:: Supplied data ::

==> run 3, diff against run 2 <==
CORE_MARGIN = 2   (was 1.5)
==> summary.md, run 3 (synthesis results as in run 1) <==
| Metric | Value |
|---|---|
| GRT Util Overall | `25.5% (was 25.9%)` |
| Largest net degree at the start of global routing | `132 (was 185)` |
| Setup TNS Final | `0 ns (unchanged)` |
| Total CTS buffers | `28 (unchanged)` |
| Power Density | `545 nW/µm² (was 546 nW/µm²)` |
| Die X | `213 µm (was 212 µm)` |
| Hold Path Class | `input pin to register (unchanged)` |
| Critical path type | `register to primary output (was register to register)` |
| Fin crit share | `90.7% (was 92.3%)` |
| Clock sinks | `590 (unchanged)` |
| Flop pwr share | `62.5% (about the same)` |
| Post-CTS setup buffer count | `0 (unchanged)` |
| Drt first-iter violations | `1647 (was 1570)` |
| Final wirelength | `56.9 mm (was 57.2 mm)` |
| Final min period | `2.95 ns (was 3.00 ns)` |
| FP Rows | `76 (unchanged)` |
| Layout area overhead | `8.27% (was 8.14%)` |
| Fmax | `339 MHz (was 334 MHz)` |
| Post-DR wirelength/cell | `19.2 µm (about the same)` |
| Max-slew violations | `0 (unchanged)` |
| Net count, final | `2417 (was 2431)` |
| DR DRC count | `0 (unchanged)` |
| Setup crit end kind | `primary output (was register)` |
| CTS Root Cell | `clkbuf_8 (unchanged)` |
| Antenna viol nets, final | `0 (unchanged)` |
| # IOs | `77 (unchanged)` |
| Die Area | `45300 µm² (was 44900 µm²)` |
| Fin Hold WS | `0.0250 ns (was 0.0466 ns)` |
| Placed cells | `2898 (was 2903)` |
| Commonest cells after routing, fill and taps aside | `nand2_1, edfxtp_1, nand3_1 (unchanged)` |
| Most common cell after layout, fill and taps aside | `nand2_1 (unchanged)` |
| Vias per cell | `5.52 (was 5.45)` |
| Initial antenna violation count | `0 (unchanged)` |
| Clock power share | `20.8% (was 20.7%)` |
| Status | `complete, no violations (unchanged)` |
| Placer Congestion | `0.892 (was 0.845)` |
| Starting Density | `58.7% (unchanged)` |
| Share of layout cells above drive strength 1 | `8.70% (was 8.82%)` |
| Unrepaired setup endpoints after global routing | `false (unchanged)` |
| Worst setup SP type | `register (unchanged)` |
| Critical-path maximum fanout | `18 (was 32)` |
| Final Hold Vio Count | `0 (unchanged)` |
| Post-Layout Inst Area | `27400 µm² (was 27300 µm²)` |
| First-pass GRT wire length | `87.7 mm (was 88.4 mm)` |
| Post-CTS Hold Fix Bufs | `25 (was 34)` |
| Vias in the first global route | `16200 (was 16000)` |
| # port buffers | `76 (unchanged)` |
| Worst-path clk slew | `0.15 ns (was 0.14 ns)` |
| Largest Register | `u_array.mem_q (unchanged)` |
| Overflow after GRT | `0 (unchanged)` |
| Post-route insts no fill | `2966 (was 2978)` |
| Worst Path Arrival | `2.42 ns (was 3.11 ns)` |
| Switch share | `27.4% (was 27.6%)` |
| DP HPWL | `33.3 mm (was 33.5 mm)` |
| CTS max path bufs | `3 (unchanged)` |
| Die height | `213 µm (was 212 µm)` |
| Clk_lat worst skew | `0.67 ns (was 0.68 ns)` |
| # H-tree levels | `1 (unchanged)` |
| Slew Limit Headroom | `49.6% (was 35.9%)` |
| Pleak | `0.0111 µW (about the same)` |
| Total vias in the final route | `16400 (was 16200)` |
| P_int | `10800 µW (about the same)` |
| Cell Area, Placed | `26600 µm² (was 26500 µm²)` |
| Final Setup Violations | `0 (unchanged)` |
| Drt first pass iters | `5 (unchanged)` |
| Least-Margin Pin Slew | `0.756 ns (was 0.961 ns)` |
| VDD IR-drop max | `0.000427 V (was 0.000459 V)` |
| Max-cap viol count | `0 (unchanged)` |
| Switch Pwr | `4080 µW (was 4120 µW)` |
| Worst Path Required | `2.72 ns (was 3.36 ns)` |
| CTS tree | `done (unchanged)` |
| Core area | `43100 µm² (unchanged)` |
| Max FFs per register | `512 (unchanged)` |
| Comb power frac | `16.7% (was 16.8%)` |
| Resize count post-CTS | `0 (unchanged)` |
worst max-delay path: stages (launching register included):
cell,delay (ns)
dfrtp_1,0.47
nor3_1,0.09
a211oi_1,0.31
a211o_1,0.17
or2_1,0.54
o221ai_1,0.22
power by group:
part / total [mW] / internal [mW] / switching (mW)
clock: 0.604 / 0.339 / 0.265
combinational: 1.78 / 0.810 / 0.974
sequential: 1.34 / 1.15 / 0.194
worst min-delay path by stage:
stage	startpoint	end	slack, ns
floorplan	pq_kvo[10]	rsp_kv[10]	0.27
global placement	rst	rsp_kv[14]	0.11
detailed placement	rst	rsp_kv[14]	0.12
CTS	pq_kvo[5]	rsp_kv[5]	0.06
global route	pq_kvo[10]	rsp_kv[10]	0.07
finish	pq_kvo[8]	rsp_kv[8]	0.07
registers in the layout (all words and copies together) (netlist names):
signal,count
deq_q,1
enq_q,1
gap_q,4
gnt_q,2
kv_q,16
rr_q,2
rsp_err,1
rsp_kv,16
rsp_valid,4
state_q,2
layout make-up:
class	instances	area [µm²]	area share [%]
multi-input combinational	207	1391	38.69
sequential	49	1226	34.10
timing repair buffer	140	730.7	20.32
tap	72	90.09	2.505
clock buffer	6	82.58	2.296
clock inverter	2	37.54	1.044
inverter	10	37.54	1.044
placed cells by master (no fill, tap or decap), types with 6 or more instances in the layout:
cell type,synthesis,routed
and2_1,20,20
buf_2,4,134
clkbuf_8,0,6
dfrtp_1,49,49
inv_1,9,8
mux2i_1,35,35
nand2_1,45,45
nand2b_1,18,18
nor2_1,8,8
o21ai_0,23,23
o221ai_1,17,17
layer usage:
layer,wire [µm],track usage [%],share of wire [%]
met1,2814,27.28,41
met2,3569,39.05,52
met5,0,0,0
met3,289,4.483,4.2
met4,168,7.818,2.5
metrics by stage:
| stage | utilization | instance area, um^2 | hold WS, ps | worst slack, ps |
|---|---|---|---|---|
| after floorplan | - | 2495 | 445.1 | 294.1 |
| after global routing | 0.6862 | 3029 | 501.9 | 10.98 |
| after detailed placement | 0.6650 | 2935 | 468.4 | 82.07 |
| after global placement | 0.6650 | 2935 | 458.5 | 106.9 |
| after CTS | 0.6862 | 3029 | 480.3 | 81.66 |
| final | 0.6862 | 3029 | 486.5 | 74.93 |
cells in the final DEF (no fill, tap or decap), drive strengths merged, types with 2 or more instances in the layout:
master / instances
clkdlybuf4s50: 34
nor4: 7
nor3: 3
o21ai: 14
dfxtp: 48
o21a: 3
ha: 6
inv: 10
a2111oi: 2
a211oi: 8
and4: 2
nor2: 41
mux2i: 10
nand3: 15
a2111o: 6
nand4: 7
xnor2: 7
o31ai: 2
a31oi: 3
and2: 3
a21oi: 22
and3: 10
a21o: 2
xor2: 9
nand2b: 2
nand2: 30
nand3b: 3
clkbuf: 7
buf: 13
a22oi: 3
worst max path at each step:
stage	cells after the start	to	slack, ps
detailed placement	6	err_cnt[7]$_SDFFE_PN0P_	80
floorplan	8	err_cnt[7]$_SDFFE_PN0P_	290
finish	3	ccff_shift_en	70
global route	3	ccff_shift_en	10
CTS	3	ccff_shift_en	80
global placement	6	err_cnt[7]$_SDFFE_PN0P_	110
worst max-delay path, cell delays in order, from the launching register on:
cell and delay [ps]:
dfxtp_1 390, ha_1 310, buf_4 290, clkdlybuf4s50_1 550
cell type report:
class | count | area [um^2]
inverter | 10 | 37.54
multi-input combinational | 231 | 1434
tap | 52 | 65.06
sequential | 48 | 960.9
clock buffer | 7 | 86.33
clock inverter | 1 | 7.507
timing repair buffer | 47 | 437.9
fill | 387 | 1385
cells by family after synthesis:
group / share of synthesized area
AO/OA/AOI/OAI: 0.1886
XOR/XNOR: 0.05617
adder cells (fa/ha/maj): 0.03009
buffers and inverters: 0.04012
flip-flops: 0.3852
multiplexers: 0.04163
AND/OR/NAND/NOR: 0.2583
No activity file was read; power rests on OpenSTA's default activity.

:::

Exercise objective
Taking the material above, extract exactly and only the lines from the line with "rsp_valid,4" to the line with "458.5 | 106.9 |", inclusive of both.

Result of this exercise
rsp_valid,4
state_q,2
layout make-up:
class	instances	area [µm²]	area share [%]
multi-input combinational	207	1391	38.69
sequential	49	1226	34.10
timing repair buffer	140	730.7	20.32
tap	72	90.09	2.505
clock buffer	6	82.58	2.296
clock inverter	2	37.54	1.044
inverter	10	37.54	1.044
placed cells by master (no fill, tap or decap), types with 6 or more instances in the layout:
cell type,synthesis,routed
and2_1,20,20
buf_2,4,134
clkbuf_8,0,6
dfrtp_1,49,49
inv_1,9,8
mux2i_1,35,35
nand2_1,45,45
nand2b_1,18,18
nor2_1,8,8
o21ai_0,23,23
o221ai_1,17,17
layer usage:
layer,wire [µm],track usage [%],share of wire [%]
met1,2814,27.28,41
met2,3569,39.05,52
met5,0,0,0
met3,289,4.483,4.2
met4,168,7.818,2.5
metrics by stage:
| stage | utilization | instance area, um^2 | hold WS, ps | worst slack, ps |
|---|---|---|---|---|
| after floorplan | - | 2495 | 445.1 | 294.1 |
| after global routing | 0.6862 | 3029 | 501.9 | 10.98 |
| after detailed placement | 0.6650 | 2935 | 468.4 | 82.07 |
| after global placement | 0.6650 | 2935 | 458.5 | 106.9 |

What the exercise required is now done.